Personal information
- Born: 2 November 1968 (age 57) Trebinje, SR Bosnia and Herzegovina, SFR Yugoslavia
- Listed height: 1.98 m (6 ft 6 in)

Career information
- Playing career: 1996–2004
- Position: Forward
- Coaching career: 2004–present

Career history

Playing
- 1996–1998: FMP Železnik
- 1998: ZTE
- 1999–2001: Union Neuchâtel
- 2001–2002: BBC Nyon
- 2003–2004: Leotar Trebinje

Coaching
- 2004–2006: BBC Feldkirch Baskets (assistant)
- 2006–2007: Union Neuchâtel
- 2007–2009: Alba Berlin (assistant)
- 2010–2011: Union Neuchâtel
- 2011–2013: Monthey
- 2012: Switzerland under-20
- 2013–2023: Fribourg Olympic
- 2013–2016: Switzerland
- 2024: Iraklis
- 2024–2025: FMP
- 2026–present: Ole Miss (assistant)

Career highlights
- As head coach: 6× Swiss League champion (2016, 2018, 2019, 2021–2023); 5× Swiss Cup champion (2016, 2018, 2019, 2022, 2023); 3× Swiss League Cup champion (2018, 2020, 2022); 4× Swiss SuperCup champion (2016, 2020–2022); As assistant coach: German League champion (2008);

= Petar Aleksić =

Bosnian–Swiss coach and former basketball player

Petar Aleksić (born 2 November 1968) is a Bosnian–Swiss professional basketball coach and former basketball player.

== Playing career ==
As a professional player, he played in the Federal Republic of Yugoslavia, Hungary, Switzerland and Bosnia and Herzegovina.

== Coaching career ==
After his retirement as a player he won the Basketball Bundesliga (BBL) as assistant coach of Alba Berlin.
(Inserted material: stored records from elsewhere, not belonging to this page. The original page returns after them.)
## src/rtl/rr_grant_index_8.sv

```systemverilog
// Round-robin arbiter over 8 requesters with registered grant index, valid and new-grant pulse.
// Optional ARB_LOCK_EN adds a lock input; the holder's release pulse is named release_grant since release is a reserved word.
module rr_grant_index_8 #(
  parameter int MAX_HOLD = 15,
  parameter int CNT_W    = 4
) (
  input  logic       clk,
  input  logic       rst_n,
  input  logic [7:0] req,
`ifdef ARB_LOCK_EN
  input  logic       lock,
`endif
  input  logic       release_grant,
  output logic       grant_valid,
  output logic [2:0] grant_idx,
  output logic       grant_new
);

  typedef enum logic {IDLE, GRANT} state_t;

  state_t           state, next_state;
  logic [2:0]       ptr, next_ptr;
  logic [CNT_W-1:0] hold_cnt, next_cnt;
  logic [2:0]       next_idx;
  logic             next_valid, next_new;

  logic [2:0] base, scan, winner;
  logic       found;
  logic       holder_req, others_req, timeout, end_grant;

  // In GRANT the scan only matters on end-of-grant, where the old holder drops to lowest priority.
  always_comb begin
    base   = (state == GRANT) ? grant_idx + 3'd1 : ptr;
    winner = '0;
    found  = 1'b0;
    scan   = '0;
    for (int i = 0; i < 8; i++) begin
      scan = base + 3'(i);
      if (!found && req[scan]) begin
        winner = scan;
        found  = 1'b1;
      end
    end
  end

  always_comb begin
    holder_req = req[grant_idx];
    others_req = (req & ~(8'b1 << grant_idx)) != 8'b0;
    timeout    = (MAX_HOLD != 0) && (hold_cnt == CNT_W'(MAX_HOLD)) && others_req;
`ifdef ARB_LOCK_EN
    end_grant  = release_grant || (!lock && (!holder_req || timeout));
`else
    end_grant  = release_grant || !holder_req || timeout;
`endif
  end

  always_ff @(posedge clk or negedge rst_n) begin
    if (!rst_n) begin
      state       <= IDLE;
      ptr         <= '0;
      hold_cnt    <= '0;
      grant_idx   <= '0;
      grant_valid <= 1'b0;
      grant_new   <= 1'b0;
    end else begin
      state       <= next_state;
      ptr         <= next_ptr;
      hold_cnt    <= next_cnt;
      grant_idx   <= next_idx;
      grant_valid <= next_valid;
      grant_new   <= next_new;
    end
  end

  always_comb begin
    next_state = state;
    next_ptr   = ptr;
    next_cnt   = hold_cnt;
    unique case (state)
      IDLE: begin
        if (found) begin
          next_state = GRANT;
          next_cnt   = '0;
        end
      end
      GRANT: begin
        if (end_grant) begin
          next_ptr   = grant_idx + 3'd1;
          next_cnt   = '0;
          next_state = found ? GRANT : IDLE;
        end else if (hold_cnt != CNT_W'(MAX_HOLD)) begin
          next_cnt = hold_cnt + 1'b1;
        end
      end
      default: next_state = IDLE;
    endcase
  end

  // Output next-values; grant_idx keeps its last value when the arbiter goes idle.
  always_comb begin
    next_idx   = grant_idx;
    next_valid = grant_valid;
    next_new   = 1'b0;
    unique case (state)
      IDLE: begin
        next_valid = found;
        if (found) begin
          next_idx = winner;
          next_new = 1'b1;
        end
      end
      GRANT: begin
        if (end_grant) begin
          next_valid = found;
          if (found) begin
            next_idx = winner;
            next_new = 1'b1;
          end
        end
      end
      default: next_valid = 1'b0;
    endcase
  end

endmodule

```

## config.mk

```make
export PLATFORM = sky130hd
export DESIGN_NAME = rr_grant_index_8
export DESIGN_NICKNAME = d
export VERILOG_FILES = /design/src/rtl/rr_grant_index_8.sv
export SDC_FILE = /design/constraint.sdc
export NUM_CORES = 1
export LEC_CHECK = 0
export ABC_AREA = 1
export BUFFER_PORTS_ARGS = -buffer_cell sky130_fd_sc_hd__clkbuf_2
export CAP_MARGIN = 20
export CORE_AREA = 5 5 69 71
export CTS_CLUSTER_SIZE = 30
export DETAILED_ROUTE_END_ITERATION = 10
export DIE_AREA = 0 0 74 76
export GPL_TIMING_DRIVEN = 0
export PLACE_DENSITY = 0.72
export SYNTH_ARGS = -nofsm -noshare
export SYNTH_HDL_FRONTEND = slang
export SYNTH_SLANG_ARGS = --single-unit
```

## constraint.sdc

```tcl
create_clock -name clk -period 4.06 [get_ports clk]
set_clock_uncertainty 0.1 [all_clocks]
set_input_delay 0.609 -clock clk [delete_from_list [all_inputs] [get_ports clk]]
set_output_delay 0.609 -clock clk [all_outputs]
set_load 0.005 [all_outputs]
```

==> results by group <==
STA
  • Max Fclk: about 300 MHz
  • Setup TNS Final: 0 ns
  • Slew Limit Fails: 0
  • Rel. slew slack: 0.761
  • Fin. Hold Viols: 0
  • Period utilization: 0.840
  • Fin crit period: 3.41 ns
  • Setup violators final: 0
  • Worst setup margin: 0.649 ns
  • Least-Margin Pin Slew: 0.357 ns
  • RSZ-0062 raised after global routing: no

Floorplan
  • Row count: 24
  • DIE WIDTH: between 70 and 80 um
  • Die Y-Extent: 76 um
  • Die ar.: 5620 sq um
  • IO Pins: 16
  • Placeable Area: 4170 sq um
  • Starting Density: 0.411

Placed design
  • Hpwl dp: 3.63 mm
  • Placer Congestion: between 0.8 and 0.9
  • Pre-CTS setup slack: between 0.6 and 0.7 ns
  • PortBufs: 15

Finish
  • Antenna fix cells: 0
  • Nets: approximately 310
  • Share of layout cells above drive strength 1: 0.185
  • Most frequent cells in the layout: nand2_1 (97), nand3_1 (47), inv_1 (26), clkbuf_2 (15), dfrtp_1 (13)
  • Syn-to-layout area delta: 10.9%
  • Leading cell type in the layout, fill and taps excluded: nand2_1

Route
  • DR iter-0 viols: 170
  • Vias: 1833
  • Final Routed Wirelength: 4.54 mm
  • Drt drc: 0
  • DRT Pass-1 Iters: 4
  • Routed vias/inst: 5.33
  • DR WL/cell: 13.2 um
  • ANT nets after route: 0

Critical path
  • R2r setup slk: 0.65 ns
  • CP Max Fanout: 10
  • Largest stage delay, worst path: between 0.5 and 0.6 ns
  • CP Launch Type: register
  • Worst Path Arrival: 3.45 ns
  • Top delay family on crit path: simple AND/OR/NAND/NOR gates
  • Worst path cell trace: inv_1, ha_1, inv_1, nand2_1, o21ai_2, buf_4, ha_1, inv_1, nand3_1, nand3_2, nand2_4, nor2_8, nand4_4, nor2_4, nand3b_1, nand2_2, inv_2, nand3_1, nand2_1
  • R2R cell count: 19
  • Worst path buffer plus inverter count: 5
  • Critical path capture point type: register
  • Reg-to-Reg End: grant_idx[0]
  • Worst Path Required: ~4 ns
  • Crit path kind: register to register
  • Worst path most repeated cell: inv_1
  • Worst reg2reg startpoint: grant_idx[1]
  • Slowest-stage cell, CP: dfrtp_1

Yosys
  • Cell count after synthesis: ~270
  • Syn nets: 293
  • Top post-synthesis cells by area: nand2_1 (21%), dfrtp_1 (19%), nand3_1 (14%)
  • Synth Area per Inst: approximately 6.3 sq um
  • Yosys top cell area share: 0.212
  • Seq/Total Area, Yosys: 0.190
  • Netlist cell types: 31
  • Mapped Area: ~1700 sq um
  • Cell taking the most area after synthesis: nand2_1
  • FF+latch count, synth: 13
  • Ys Warns: 0

CTS
  • # Post-CTS Setup Buffers: 0
  • CTS buffer count: 3
  • CTS tree: built
  • Clock Path Buffers: 2
  • Clock Sinks: 13
  • Hold_buf cts: 0
  • Worst-skew pair later-pin latency: 0.25 ns
  • Post-CTS resize count: 0
  • CTS root buf: clkbuf_8
  • H-tree depth: 1
  • Clock Pin Slew Worst Setup and Hold Paths: 0.06 ns

Min path
  • HP Class: primary input to async pin

Global routing
  • Largest net degree at the start of global routing: 14
  • First-pass GRT wire length: 7.56 mm
  • Total grt overflow: 0
  • Initial antenna violation count: 0
  • Tot GR Track Use: 0.166
  • Vias in the first global route: 1657

Outcome
  • Status: finished clean

Flow run
  • MaxCap Viol Count: 0
registers in the layout, indices dropped and copies added (netlist names):
register     cells
state            1
ptr              3
grant_valid      1
grant_new        1
hold_cnt         4
grant_idx        3
layout make-up:
type	count	area [sq um]
clock inverter	1	5.00
sequential	13	325
tap	52	65.1
inverter	30	118
clock buffer	3	41.3
buffer	5	48.8
multi-input combinational	225	1220
fill	440	2270
timing repair buffer	15	75.1
kinds of logic (layout without fill, tap and decap cells):
logic type / Yosys count / after routing / share of synthesized area
and+or+nand+nor: 188 / 188 / 0.538
buffers and inverters: 35 / 54 / 0.0970
adders and majority gates: 9 / 9 / 0.0656
AOI/OAI and AO/OA: 26 / 26 / 0.0992
DFF: 13 / 13 / 0.190
xor gates and xnor gates: 2 / 2 / 0.0102
Yosys cell counts, drive strengths merged:
cell	count
nand2	110
nand3	51
inv	30
dfrtp	13
o21ai	12
nor2	10
a21oi	9
ha	9
nand4	8
buf	5
nor3	4
a221oi	2
nand3b	2
o22ai	2
or2	2
xor2	2
and2	1
o41ai	1
how the worst max path moves through the flow:
| stage | from | to | slack, ns | cells after the start |
|---|---|---|---|---|
| floorplan | grant_idx[0] | grant_idx[0] | 1.15 | 20 |
| global placement | grant_idx[0] | grant_idx[0] | 0.69 | 20 |
| detailed placement | grant_idx[1] | grant_idx[0] | 0.66 | 19 |
| CTS | grant_idx[1] | grant_idx[0] | 0.64 | 19 |
| global route | grant_idx[1] | grant_idx[0] | 0.42 | 19 |
| finish | grant_idx[1] | grant_idx[0] | 0.65 | 19 |
stage by stage:
stage                     area (sq um)  cells  hold WS [ns]  utilization
final                             1900    344         0.142        0.456
after global routing              1900    344         0.160        0.456
after CTS                         1900    344         0.152        0.456
after detailed placement          1860    340         0.374        0.445
after global placement            1860    340         0.374        0.445
after floorplan                   1720    273         0.213            -
worst register-to-register path, delay by kind of cell (launching register included):
family | cells | cell delay [ns]
buffers and inverters | 5 | 0.74
adders and majority gates | 2 | 0.60
and+or+nand+nor | 11 | 1.25
DFF | 1 | 0.53
AOI/OAI and AO/OA | 1 | 0.12
routing by layer:
metal / share of wire / global-route usage / vias to the layer above
met5: 0 / 0 / -
met4: 0.0084 / 0.0435 / 0
met3: 0.058 / 0.0172 / 5
met2: 0.46 / 0.273 / 52
met1: 0.47 / 0.228 / 835
li1: - / - / 941
Power is not shown: default switching activity piles up to over one toggle a cycle in this logic, so the estimate is an artifact.
`config.mk`:
```
export PLATFORM = sky130hd
export DESIGN_NAME = reg_file_32x32
export DESIGN_NICKNAME = d
export VERILOG_FILES = /design/src/rtl/reg_file_32x32.sv
export SDC_FILE = /design/constraint.sdc
export NUM_CORES = 2
export LEC_CHECK = 0
export CORE_MARGIN = 5
export CORE_UTILIZATION = 61
export CTS_BUF_LIST = sky130_fd_sc_hd__clkbuf_16
export DETAILED_ROUTE_END_ITERATION = 6
export GPL_ROUTABILITY_DRIVEN = 0
export PLACE_DENSITY_LB_ADDON = 0.3
export SLEW_MARGIN = 25
export SYNTH_ARGS = -nofsm -noshare
export SYNTH_HDL_FRONTEND = slang
export SYNTH_SLANG_ARGS = --single-unit
```
`constraint.sdc`:
```
create_clock -name clk -period 66.1 [get_ports clk]
set_clock_uncertainty 0.15 [all_clocks]
set_input_delay 6.61 -clock clk [delete_from_list [all_inputs] [get_ports clk]]
set_output_delay 6.61 -clock clk [all_outputs]
set_load 0.05 [all_outputs]
```
**config.mk**
```make
export PLATFORM = sky130hd
export DESIGN_NAME = fifo_uart_tx
export DESIGN_NICKNAME = d
export VERILOG_FILES = /design/src/rtl/uart_pkg.sv /design/src/rtl/uart_baud_counter.sv /design/src/rtl/fifo_uart_tx.sv
export SDC_FILE = /design/constraint.sdc
export NUM_CORES = 1
export LEC_CHECK = 0
export ABC_CLOCK_PERIOD_IN_PS = 2200
export BUFFER_PORTS_ARGS = -buffer_cell sky130_fd_sc_hd__buf_2
export CORE_ASPECT_RATIO = 1.4
export CORE_MARGIN = 10
export CORE_UTILIZATION = 45
export DETAILED_ROUTE_END_ITERATION = 8
export PLACE_DENSITY = 0.69
export SYNTH_ARGS = -nofsm -noshare
export SYNTH_HDL_FRONTEND = slang
export SYNTH_SLANG_ARGS = --single-unit
```
**constraint.sdc**
```tcl
create_clock -name clk -period 2.2 [get_ports clk]
set_input_delay 0 -clock clk [delete_from_list [all_inputs] [get_ports clk]]
set_output_delay 0 -clock clk [all_outputs]
set_load 0.01 [all_outputs]
```
<file path="config.mk">
export PLATFORM = sky130hd
export DESIGN_NAME = ram_64x8_ctrl
export DESIGN_NICKNAME = d
export VERILOG_FILES = /design/src/rtl/ram_64x8_ctrl.sv
export SDC_FILE = /design/constraint.sdc
export NUM_CORES = 1
export LEC_CHECK = 0
export BUFFER_PORTS_ARGS = -buffer_cell sky130_fd_sc_hd__buf_2
export CAP_MARGIN = 5
export CORE_MARGIN = 1.5
export CORE_UTILIZATION = 43
export CTS_CLUSTER_SIZE = 10
export DETAILED_ROUTE_END_ITERATION = 8
export PLACE_DENSITY = 0.75
export SLEW_MARGIN = 20
export SYNTH_ARGS = -nofsm -noshare
export SYNTH_HDL_FRONTEND = slang
export SYNTH_SLANG_ARGS = --single-unit
</file>
<file path="constraint.sdc">
create_clock -name clk -period 1.8 [get_ports clk]
set_clock_uncertainty 0.2 [all_clocks]
set_input_delay 0.09 -clock clk [delete_from_list [all_inputs] [get_ports clk]]
set_output_delay 0.09 -clock clk [all_outputs]
set_load 0.005 [all_outputs]
</file>
<file path="src/rtl/ram_64x8_ctrl.sv">
// Host-side sequencer for the 64x8 latch RAM: one valid/ready request becomes a
// SETUP/STROBE/HOLD pin sequence. Define RAM_CTRL_CLEAR_EN to zero the array after reset.
module ram_64x8_ctrl #(
    parameter int unsigned SETUP_CYC  = 1,
    parameter int unsigned STROBE_CYC = 1
) (
    input  logic       clk,
    input  logic       rst,
    input  logic       req_valid,
    output logic       req_ready,
    input  logic       req_we,
    input  logic [5:0] req_addr,
    input  logic [7:0] req_wdata,
    output logic       rsp_valid,
    output logic [7:0] rsp_rdata,
    output logic       init_done,
    output logic [5:0] ram_a,
    output logic       ram_cs,
    output logic       ram_oe,
    output logic       ram_we,
    output logic [7:0] ram_di,
    input  logic [7:0] ram_dout
);

    typedef enum logic [2:0] {
        ST_IDLE   = 3'd0,
        ST_SETUP  = 3'd1,
        ST_STROBE = 3'd2,
        ST_HOLD   = 3'd3,
        ST_CLEAR  = 3'd4
    } state_t;

    localparam logic [3:0] SETUP_LOAD  = 4'(SETUP_CYC - 1);
    localparam logic [3:0] STROBE_LOAD = 4'(STROBE_CYC - 1);

    state_t     state_q;
    logic [3:0] cnt_q;
    logic       op_we_q;

`ifdef RAM_CTRL_CLEAR_EN
    logic       init_done_q;
    localparam state_t RST_STATE = ST_CLEAR;
    assign init_done = init_done_q;
`else
    localparam state_t RST_STATE = ST_IDLE;
    assign init_done = 1'b1;
`endif

    // Sequencer FSM; every output pin is a register updated here.
    always_ff @(posedge clk) begin
        if (rst) begin
            state_q   <= RST_STATE;
            cnt_q     <= 4'd0;
            op_we_q   <= 1'b0;
            req_ready <= 1'b0;
            rsp_valid <= 1'b0;
            rsp_rdata <= 8'h00;
            ram_a     <= 6'd0;
            ram_di    <= 8'h00;
            ram_cs    <= 1'b0;
            ram_oe    <= 1'b0;
            ram_we    <= 1'b0;
`ifdef RAM_CTRL_CLEAR_EN
            init_done_q <= 1'b0;
`endif
        end else begin
            rsp_valid <= 1'b0;
            case (state_q)
                ST_IDLE: begin
                    if (req_valid && req_ready) begin
                        op_we_q   <= req_we;
                        ram_a     <= req_addr;
                        ram_di    <= req_wdata;
                        cnt_q     <= SETUP_LOAD;
                        ram_cs    <= 1'b1;
                        req_ready <= 1'b0;
                        state_q   <= ST_SETUP;
                    end else begin
                        req_ready <= 1'b1;
                    end
                end
                ST_SETUP: begin
                    if (cnt_q == 4'd0) begin
                        cnt_q   <= STROBE_LOAD;
                        ram_we  <= op_we_q;
                        ram_oe  <= ~op_we_q;
                        state_q <= ST_STROBE;
                    end else begin
                        cnt_q <= cnt_q - 4'd1;
                    end
                end
                ST_STROBE: begin
                    if (cnt_q == 4'd0) begin
                        ram_we  <= 1'b0;
                        ram_oe  <= 1'b0;
                        state_q <= ST_HOLD;
                        if (!op_we_q) begin
                            rsp_rdata <= ram_dout;
                        end else begin
                            rsp_rdata <= rsp_rdata;
                        end
                    end else begin
                        cnt_q <= cnt_q - 4'd1;
                    end
                end
                ST_HOLD: begin
`ifdef RAM_CTRL_CLEAR_EN
                    // Before init_done the HOLD either chains into the next clear write or finishes the sweep.
                    if (!init_done_q) begin
                        if (ram_a == 6'd63) begin
                            init_done_q <= 1'b1;
                            ram_cs      <= 1'b0;
                            req_ready   <= 1'b1;
                            state_q     <= ST_IDLE;
                        end else begin
                            ram_a   <= ram_a + 6'd1;
                            cnt_q   <= SETUP_LOAD;
                            state_q <= ST_SETUP;
                        end
                    end else begin
                        ram_cs    <= 1'b0;
                        rsp_valid <= 1'b1;
                        req_ready <= 1'b1;
                        state_q   <= ST_IDLE;
                    end
`else
                    ram_cs    <= 1'b0;
                    rsp_valid <= 1'b1;
                    req_ready <= 1'b1;
                    state_q   <= ST_IDLE;
`endif
                end
`ifdef RAM_CTRL_CLEAR_EN
                ST_CLEAR: begin
                    op_we_q <= 1'b1;
                    ram_a   <= 6'd0;
                    ram_di  <= 8'h00;
                    ram_cs  <= 1'b1;
                    cnt_q   <= SETUP_LOAD;
                    state_q <= ST_SETUP;
                end
`endif
                default: begin
                    ram_cs    <= 1'b0;
                    ram_oe    <= 1'b0;
                    ram_we    <= 1'b0;
                    req_ready <= 1'b0;
                    cnt_q     <= 4'd0;
                    state_q   <= ST_IDLE;
                end
            endcase
        end
    end

endmodule

</file>
`config.mk`:
```
export PLATFORM = sky130hd
export DESIGN_NAME = outbuf_vc_fifo
export DESIGN_NICKNAME = d
export VERILOG_FILES = /design/src/rtl/outbuf_vc_fifo.sv
export SDC_FILE = /design/constraint.sdc
export NUM_CORES = 1
export LEC_CHECK = 0
export BUFFER_PORTS_ARGS = -buffer_cell sky130_fd_sc_hd__clkbuf_2
export CORE_MARGIN = 2
export CORE_UTILIZATION = 35
export CTS_CLUSTER_SIZE = 8
export DETAILED_ROUTE_END_ITERATION = 10
export PLACE_DENSITY = 0.59
export SLEW_MARGIN = 20
export SYNTH_ARGS = -nofsm -noshare
export SYNTH_HDL_FRONTEND = slang
export SYNTH_SLANG_ARGS = --single-unit
export TNS_END_PERCENT = 10
```
`constraint.sdc`:
```
create_clock -name clk -period 2.6 [get_ports clk]
set_input_delay 0.52 -clock clk [delete_from_list [all_inputs] [get_ports clk]]
set_output_delay 0.52 -clock clk [all_outputs]
set_load 0.02 [all_outputs]
```
`src/rtl/outbuf_vc_fifo.sv`:
```
// Output buffer for one router output port: NUM_VC virtual-channel FIFOs, written by the
// crossbar only for the VC in internal phase and drained to the link only for the VC in external phase.
module outbuf_vc_fifo #(
    parameter int DATA_W = 64,
    parameter int NUM_VC = 2,
    parameter int DEPTH  = 2,
    localparam int VC_W  = (NUM_VC > 1) ? $clog2(NUM_VC) : 1,
    localparam int CNT_W = $clog2(DEPTH + 1)
) (
    input  logic                    clk,
    input  logic                    reset_n,
    input  logic                    enq,
    input  logic [VC_W-1:0]         enq_vc,
    input  logic [DATA_W-1:0]       d_in,
    input  logic [VC_W-1:0]         int_vc,
    input  logic [VC_W-1:0]         ext_vc,
    output logic                    enq_ack,
    output logic                    so,
    input  logic [NUM_VC-1:0]       ro,
    output logic [DATA_W-1:0]       d_out,
    output logic [NUM_VC-1:0]       full,
    output logic [NUM_VC-1:0]       empty,
    output logic [NUM_VC*CNT_W-1:0] count,
    output logic                    drop_err
);
    localparam int PTR_W = (DEPTH > 1) ? $clog2(DEPTH) : 1;
    localparam logic [PTR_W-1:0] LAST_PTR = PTR_W'(DEPTH - 1);
    localparam logic [CNT_W-1:0] FULL_CNT = CNT_W'(DEPTH);

    logic [DATA_W-1:0] mem  [NUM_VC][DEPTH];
    logic [PTR_W-1:0]  wptr [NUM_VC];
    logic [PTR_W-1:0]  rptr [NUM_VC];
    logic [CNT_W-1:0]  cnt  [NUM_VC];
    logic [NUM_VC-1:0] wr_sel;
    logic [NUM_VC-1:0] rd_sel;
    logic              drop_hit;

    always_comb begin
        full  = '0;
        empty = '0;
        count = '0;
        for (int v = 0; v < NUM_VC; v++) begin
            full[v]  = (cnt[v] == FULL_CNT);
            empty[v] = (cnt[v] == '0);
            count[v*CNT_W +: CNT_W] = cnt[v];
        end
    end

    // Handshakes: a write transfers on the rising edge where enq_ack is high; a flit leaves on the
    // rising edge where so is high. d_out shows the ext VC head whenever it is non-empty, regardless of ro.
    // Per-VC loops keep out-of-range int_vc/ext_vc from selecting anything.
    always_comb begin
        wr_sel   = '0;
        rd_sel   = '0;
        drop_hit = 1'b0;
        d_out    = '0;
        for (int v = 0; v < NUM_VC; v++) begin
            if (enq && enq_vc == VC_W'(v) && int_vc == VC_W'(v)) begin
                wr_sel[v] = reset_n & ~full[v];
                drop_hit  = full[v];
            end
            if (ext_vc == VC_W'(v) && !empty[v]) begin
                rd_sel[v] = reset_n & ro[v];
                d_out     = mem[v][rptr[v]];
            end
        end
        enq_ack = |wr_sel;
        so      = |rd_sel;
    end

    always_ff @(posedge clk or negedge reset_n) begin
        if (!reset_n) begin
            drop_err <= 1'b0;
            for (int v = 0; v < NUM_VC; v++) begin
                wptr[v] <= '0;
                rptr[v] <= '0;
                cnt[v]  <= '0;
                for (int e = 0; e < DEPTH; e++) begin
                    mem[v][e] <= '0;
                end
            end
        end else begin
            if (drop_hit) begin
                drop_err <= 1'b1;
            end
            for (int v = 0; v < NUM_VC; v++) begin
                if (wr_sel[v]) begin
                    mem[v][wptr[v]] <= d_in;
                    wptr[v] <= (wptr[v] == LAST_PTR) ? '0 : wptr[v] + PTR_W'(1);
                end
                if (rd_sel[v]) begin
                    rptr[v] <= (rptr[v] == LAST_PTR) ? '0 : rptr[v] + PTR_W'(1);
                end
                // Simultaneous write and send leave the occupancy unchanged.
                if (wr_sel[v] && !rd_sel[v]) begin
                    cnt[v] <= cnt[v] + CNT_W'(1);
                end else if (!wr_sel[v] && rd_sel[v]) begin
                    cnt[v] <= cnt[v] - CNT_W'(1);
                end
            end
        end
    end

endmodule

```
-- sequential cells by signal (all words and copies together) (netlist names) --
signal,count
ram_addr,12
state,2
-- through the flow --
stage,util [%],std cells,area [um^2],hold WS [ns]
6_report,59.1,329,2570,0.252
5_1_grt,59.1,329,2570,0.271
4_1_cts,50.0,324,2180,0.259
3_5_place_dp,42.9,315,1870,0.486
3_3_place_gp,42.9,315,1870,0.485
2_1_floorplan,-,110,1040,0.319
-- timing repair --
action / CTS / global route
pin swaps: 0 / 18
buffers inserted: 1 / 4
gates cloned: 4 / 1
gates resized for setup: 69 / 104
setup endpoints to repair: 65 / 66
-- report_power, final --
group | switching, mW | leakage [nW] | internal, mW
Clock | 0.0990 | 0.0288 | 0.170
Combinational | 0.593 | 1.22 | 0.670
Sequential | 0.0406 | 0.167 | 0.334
===== config.mk =====
export PLATFORM = sky130hd
export DESIGN_NAME = if_id_stage_reg
export DESIGN_NICKNAME = d
export VERILOG_FILES = /design/src/rtl/if_id_stage_reg.sv
export SDC_FILE = /design/constraint.sdc
export NUM_CORES = 1
export LEC_CHECK = 0
export ABC_AREA = 1
export CAP_MARGIN = 20
export CORE_ASPECT_RATIO = 0.6
export CORE_MARGIN = 5
export CORE_UTILIZATION = 47
export DETAILED_ROUTE_END_ITERATION = 7
export PLACE_DENSITY = 0.78
export SLEW_MARGIN = 20
export SYNTH_ARGS = -nofsm -noshare
export SYNTH_HDL_FRONTEND = slang
export SYNTH_SLANG_ARGS = --single-unit

===== constraint.sdc =====
create_clock -name clk -period 2.2 [get_ports clk]
set_input_delay 0.55 -clock clk [delete_from_list [all_inputs] [get_ports clk]]
set_output_delay 0.55 -clock clk [all_outputs]
set_load 0.005 [all_outputs]
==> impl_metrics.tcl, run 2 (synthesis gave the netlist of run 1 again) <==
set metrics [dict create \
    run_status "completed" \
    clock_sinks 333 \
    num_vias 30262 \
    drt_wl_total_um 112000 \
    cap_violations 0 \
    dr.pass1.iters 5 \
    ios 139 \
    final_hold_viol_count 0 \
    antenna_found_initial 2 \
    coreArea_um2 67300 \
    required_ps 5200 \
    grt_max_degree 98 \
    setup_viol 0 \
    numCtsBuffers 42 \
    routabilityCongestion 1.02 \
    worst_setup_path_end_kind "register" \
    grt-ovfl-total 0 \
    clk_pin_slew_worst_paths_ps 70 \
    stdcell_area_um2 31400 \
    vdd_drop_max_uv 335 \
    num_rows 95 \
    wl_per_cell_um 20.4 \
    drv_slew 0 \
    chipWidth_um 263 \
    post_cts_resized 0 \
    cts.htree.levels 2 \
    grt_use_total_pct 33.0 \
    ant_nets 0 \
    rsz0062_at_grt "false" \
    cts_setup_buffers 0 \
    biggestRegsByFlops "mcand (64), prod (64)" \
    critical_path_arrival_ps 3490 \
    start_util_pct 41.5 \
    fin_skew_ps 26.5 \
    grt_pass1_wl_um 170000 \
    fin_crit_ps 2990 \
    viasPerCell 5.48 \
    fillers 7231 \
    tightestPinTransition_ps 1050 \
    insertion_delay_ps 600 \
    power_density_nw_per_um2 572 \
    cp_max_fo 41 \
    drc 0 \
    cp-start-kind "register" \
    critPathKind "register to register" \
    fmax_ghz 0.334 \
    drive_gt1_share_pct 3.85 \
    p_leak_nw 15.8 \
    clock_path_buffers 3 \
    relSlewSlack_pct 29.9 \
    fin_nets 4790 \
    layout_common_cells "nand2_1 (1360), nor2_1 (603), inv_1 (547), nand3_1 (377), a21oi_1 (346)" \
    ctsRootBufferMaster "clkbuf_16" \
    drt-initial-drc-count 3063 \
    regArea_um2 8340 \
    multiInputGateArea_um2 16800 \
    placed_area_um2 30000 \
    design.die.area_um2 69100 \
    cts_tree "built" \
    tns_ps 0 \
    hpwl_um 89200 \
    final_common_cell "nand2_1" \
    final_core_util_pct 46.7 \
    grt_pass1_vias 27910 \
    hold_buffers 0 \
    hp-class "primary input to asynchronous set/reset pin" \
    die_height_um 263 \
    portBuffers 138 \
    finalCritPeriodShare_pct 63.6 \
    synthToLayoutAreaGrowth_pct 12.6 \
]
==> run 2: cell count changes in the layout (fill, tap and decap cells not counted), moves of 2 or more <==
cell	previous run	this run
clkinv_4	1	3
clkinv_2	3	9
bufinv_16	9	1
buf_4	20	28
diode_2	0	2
He also coached BBC Feldkirch Baskets in Austria and several Swiss teams as head coach.

On June 25, 2024, he joined Iraklis of the Elite League Greece.

=== Switzerland's national team ===
From 2013 until 2016, he coached Switzerland's national basketball team, which he led to a surprise victory over Russia at the 2015 EuroBasket qualification.